Task brief: Go over the listing that follows and work out how many lines have the string "DEPTH"; reply with the number by itself.

Records:
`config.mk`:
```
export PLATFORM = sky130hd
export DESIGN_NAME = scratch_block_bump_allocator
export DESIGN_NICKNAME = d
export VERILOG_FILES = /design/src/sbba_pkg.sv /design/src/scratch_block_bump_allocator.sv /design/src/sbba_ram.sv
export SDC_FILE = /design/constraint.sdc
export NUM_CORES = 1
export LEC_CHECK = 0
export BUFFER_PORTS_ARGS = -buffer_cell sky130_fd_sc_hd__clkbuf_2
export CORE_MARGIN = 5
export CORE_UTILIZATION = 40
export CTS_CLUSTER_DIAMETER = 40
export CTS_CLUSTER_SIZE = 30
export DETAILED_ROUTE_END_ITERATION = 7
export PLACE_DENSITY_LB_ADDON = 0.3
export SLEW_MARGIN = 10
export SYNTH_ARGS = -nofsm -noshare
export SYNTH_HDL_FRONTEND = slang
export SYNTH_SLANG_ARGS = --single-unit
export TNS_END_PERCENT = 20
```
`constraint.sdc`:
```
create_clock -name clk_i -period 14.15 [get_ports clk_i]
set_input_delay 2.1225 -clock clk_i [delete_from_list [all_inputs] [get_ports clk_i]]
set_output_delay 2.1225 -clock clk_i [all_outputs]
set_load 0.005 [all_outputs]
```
==
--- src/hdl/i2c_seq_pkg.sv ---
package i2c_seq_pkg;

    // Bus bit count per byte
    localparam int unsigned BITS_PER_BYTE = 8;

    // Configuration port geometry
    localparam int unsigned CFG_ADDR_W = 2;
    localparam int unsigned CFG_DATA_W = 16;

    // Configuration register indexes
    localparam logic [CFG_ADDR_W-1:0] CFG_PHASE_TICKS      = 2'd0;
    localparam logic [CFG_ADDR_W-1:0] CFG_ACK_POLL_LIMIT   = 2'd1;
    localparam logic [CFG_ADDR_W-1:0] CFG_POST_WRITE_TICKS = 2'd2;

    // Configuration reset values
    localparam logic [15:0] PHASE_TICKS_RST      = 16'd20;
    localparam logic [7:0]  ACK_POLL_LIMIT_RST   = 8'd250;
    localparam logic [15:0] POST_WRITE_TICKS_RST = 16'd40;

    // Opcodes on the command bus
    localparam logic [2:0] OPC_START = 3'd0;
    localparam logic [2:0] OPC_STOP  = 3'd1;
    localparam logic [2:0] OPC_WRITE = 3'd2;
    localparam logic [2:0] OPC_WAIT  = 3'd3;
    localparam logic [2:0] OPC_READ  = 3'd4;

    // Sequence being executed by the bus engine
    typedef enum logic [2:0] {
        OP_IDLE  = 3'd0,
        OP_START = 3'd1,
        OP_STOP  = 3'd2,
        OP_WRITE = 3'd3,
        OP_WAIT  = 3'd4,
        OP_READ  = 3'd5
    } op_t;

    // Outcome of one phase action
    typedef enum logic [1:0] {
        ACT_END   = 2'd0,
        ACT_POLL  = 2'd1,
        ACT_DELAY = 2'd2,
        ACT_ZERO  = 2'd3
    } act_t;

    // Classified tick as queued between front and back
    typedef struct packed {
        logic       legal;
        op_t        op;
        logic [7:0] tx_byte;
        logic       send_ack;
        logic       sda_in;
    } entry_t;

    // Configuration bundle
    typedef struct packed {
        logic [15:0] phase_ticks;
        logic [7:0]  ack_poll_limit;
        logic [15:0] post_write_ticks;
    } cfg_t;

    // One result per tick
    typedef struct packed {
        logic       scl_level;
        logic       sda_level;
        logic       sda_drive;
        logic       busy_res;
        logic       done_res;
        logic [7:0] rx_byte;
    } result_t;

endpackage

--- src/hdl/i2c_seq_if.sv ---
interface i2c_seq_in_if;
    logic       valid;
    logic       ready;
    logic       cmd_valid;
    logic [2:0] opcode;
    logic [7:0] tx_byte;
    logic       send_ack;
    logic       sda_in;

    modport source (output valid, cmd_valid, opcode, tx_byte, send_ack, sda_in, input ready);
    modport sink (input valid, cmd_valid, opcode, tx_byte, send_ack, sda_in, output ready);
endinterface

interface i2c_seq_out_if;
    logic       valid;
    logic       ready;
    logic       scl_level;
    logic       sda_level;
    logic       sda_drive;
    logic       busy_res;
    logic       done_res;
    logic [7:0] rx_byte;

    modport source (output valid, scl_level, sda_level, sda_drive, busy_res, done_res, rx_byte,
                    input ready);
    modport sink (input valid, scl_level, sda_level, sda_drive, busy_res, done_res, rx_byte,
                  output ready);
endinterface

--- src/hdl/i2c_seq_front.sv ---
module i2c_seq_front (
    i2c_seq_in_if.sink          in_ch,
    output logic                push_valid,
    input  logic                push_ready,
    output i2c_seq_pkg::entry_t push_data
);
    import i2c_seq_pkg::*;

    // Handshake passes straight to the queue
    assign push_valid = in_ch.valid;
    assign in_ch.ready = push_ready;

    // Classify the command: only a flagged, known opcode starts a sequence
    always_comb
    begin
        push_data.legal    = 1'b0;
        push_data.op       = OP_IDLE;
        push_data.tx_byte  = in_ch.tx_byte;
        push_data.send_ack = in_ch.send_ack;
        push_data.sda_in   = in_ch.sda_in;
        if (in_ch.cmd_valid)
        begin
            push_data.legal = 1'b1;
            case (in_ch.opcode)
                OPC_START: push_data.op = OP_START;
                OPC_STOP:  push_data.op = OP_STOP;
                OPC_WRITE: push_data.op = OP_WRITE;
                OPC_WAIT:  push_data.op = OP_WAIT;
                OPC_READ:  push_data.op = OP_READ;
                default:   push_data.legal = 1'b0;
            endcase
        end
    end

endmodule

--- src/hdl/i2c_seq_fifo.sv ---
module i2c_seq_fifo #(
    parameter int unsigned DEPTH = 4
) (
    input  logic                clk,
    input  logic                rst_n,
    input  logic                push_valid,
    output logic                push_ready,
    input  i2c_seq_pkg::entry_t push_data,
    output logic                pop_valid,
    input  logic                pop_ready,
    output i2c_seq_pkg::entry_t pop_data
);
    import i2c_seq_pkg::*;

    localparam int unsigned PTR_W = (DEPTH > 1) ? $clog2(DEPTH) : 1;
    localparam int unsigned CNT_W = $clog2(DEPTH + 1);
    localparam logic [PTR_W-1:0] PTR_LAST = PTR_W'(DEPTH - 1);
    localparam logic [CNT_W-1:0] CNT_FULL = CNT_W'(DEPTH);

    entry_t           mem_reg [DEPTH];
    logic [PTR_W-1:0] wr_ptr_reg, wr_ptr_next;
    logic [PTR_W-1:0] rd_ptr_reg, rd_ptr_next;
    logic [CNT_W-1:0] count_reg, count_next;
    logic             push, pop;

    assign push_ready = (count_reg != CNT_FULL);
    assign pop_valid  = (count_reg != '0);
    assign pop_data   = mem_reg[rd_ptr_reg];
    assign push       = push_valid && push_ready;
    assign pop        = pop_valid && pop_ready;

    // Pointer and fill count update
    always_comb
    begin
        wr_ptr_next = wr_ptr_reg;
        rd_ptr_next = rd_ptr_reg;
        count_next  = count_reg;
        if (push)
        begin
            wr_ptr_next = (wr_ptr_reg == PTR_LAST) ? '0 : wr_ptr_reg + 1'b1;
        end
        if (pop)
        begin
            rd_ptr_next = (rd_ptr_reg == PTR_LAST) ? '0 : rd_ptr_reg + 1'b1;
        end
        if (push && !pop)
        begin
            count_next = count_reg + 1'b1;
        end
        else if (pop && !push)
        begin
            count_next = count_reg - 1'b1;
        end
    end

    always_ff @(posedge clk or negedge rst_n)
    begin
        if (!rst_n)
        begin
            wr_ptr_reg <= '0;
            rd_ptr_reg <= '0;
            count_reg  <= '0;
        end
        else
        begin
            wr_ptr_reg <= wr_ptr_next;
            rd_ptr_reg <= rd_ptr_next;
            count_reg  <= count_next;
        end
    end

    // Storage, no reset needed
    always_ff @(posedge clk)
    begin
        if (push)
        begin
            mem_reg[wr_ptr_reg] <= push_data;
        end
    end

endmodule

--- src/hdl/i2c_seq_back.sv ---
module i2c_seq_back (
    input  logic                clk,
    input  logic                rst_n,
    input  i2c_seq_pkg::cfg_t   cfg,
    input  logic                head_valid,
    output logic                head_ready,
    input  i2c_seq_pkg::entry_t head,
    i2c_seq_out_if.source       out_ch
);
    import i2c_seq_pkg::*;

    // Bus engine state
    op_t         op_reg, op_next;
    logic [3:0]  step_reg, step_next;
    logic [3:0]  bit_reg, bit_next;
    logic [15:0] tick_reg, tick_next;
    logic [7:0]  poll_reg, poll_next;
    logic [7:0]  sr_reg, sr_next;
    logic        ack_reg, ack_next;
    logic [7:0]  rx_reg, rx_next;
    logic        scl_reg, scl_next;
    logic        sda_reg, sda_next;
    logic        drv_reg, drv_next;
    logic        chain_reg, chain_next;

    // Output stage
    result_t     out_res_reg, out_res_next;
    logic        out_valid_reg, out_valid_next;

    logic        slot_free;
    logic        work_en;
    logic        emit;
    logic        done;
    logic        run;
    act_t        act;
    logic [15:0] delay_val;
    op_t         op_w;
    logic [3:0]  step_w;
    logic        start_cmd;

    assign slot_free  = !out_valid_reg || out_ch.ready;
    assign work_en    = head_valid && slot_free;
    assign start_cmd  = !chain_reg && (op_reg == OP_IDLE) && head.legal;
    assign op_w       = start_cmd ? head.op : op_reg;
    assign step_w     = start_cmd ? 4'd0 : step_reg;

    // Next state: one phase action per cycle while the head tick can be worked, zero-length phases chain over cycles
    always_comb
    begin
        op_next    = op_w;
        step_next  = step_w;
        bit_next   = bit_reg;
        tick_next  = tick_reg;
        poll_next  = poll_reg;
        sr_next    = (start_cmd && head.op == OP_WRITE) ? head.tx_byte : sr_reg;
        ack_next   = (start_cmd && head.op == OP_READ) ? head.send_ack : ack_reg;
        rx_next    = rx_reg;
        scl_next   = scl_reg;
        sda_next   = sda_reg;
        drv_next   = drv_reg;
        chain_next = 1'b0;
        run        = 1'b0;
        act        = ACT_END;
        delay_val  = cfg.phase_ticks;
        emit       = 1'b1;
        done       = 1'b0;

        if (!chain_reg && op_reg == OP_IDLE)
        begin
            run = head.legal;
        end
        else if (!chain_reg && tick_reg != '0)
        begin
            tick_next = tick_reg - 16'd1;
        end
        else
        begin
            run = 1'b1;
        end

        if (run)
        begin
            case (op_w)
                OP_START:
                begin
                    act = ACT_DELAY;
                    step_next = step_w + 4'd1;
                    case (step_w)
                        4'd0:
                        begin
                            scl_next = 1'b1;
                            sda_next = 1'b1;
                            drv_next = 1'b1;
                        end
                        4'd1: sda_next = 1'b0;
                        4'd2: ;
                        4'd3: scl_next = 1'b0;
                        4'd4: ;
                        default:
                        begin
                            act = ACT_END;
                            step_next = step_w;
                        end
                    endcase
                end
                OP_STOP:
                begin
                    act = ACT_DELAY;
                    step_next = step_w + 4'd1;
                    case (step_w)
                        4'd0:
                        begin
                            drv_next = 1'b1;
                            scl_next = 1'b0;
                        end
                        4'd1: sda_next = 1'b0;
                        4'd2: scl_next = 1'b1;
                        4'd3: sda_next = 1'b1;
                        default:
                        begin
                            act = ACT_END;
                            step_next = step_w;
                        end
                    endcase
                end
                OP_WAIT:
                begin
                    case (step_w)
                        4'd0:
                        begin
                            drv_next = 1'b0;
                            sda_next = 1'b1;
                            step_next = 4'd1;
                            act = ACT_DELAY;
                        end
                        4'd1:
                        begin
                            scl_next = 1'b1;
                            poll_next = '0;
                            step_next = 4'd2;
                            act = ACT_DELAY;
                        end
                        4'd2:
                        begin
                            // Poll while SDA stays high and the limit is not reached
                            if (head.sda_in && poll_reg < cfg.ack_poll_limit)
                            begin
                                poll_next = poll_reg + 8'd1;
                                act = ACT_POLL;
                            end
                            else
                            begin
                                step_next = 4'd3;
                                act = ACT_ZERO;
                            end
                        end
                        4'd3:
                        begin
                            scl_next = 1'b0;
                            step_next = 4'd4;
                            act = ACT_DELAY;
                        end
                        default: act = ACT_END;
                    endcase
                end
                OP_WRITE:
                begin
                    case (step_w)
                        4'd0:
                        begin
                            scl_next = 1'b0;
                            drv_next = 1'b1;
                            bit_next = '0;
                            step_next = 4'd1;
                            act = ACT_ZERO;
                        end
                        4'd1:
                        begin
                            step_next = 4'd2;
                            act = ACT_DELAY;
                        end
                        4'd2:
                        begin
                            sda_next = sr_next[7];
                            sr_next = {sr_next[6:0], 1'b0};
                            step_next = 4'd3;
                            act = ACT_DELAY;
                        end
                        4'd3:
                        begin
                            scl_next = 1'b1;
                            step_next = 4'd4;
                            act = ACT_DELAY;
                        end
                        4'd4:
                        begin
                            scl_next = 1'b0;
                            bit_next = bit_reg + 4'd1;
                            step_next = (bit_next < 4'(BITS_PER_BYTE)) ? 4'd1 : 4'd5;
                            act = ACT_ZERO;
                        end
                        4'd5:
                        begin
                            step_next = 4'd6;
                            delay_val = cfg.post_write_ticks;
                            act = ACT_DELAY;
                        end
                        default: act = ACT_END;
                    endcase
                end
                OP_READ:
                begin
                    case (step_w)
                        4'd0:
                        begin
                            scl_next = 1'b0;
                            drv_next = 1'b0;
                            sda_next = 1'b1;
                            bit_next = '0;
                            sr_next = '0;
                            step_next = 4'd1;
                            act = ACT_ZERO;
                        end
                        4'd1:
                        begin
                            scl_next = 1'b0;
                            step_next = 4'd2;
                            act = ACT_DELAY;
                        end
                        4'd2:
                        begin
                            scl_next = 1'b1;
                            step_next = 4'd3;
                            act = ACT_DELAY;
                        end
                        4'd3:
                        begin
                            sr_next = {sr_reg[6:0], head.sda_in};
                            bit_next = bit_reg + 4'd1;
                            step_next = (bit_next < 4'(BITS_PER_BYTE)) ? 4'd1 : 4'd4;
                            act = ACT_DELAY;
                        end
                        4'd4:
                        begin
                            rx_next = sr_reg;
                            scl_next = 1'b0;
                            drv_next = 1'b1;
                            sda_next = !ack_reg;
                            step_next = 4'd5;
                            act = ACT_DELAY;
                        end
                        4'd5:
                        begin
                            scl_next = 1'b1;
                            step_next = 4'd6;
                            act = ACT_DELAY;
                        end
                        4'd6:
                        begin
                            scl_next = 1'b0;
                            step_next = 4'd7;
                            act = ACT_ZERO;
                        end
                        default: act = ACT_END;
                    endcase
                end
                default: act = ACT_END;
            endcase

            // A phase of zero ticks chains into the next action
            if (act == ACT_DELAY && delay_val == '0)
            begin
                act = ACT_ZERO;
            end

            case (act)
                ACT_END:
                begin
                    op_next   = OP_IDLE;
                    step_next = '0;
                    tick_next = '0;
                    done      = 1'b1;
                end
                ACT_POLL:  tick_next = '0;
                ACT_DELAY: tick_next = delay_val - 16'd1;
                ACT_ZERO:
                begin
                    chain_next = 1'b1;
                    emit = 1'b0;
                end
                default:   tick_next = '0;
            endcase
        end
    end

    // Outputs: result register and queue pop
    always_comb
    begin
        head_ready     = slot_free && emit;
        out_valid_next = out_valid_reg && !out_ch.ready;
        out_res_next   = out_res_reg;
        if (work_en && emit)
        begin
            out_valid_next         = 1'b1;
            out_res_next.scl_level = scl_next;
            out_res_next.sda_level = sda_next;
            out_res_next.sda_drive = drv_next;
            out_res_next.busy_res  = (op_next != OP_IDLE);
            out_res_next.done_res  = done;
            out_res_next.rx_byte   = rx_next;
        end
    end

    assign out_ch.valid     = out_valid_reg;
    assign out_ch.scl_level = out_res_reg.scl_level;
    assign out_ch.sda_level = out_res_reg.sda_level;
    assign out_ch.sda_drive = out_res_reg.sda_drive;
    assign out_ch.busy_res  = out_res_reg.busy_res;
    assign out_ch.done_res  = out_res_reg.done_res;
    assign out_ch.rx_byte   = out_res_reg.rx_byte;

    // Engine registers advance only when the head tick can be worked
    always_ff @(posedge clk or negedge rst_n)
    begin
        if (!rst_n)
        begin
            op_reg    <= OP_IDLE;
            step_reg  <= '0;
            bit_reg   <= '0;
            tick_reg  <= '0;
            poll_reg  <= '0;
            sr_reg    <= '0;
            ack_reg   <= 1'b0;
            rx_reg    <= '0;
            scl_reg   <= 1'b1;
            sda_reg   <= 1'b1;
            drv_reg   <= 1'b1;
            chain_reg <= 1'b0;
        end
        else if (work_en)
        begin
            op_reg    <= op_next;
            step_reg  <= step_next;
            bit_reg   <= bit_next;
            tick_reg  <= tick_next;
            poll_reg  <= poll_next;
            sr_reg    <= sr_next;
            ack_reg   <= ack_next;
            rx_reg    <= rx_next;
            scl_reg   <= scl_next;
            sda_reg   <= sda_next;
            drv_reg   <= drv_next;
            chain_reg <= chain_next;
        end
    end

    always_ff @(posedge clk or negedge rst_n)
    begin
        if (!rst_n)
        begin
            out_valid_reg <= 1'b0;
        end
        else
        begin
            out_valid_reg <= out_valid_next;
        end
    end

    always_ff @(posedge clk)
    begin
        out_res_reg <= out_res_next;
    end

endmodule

Response area: 6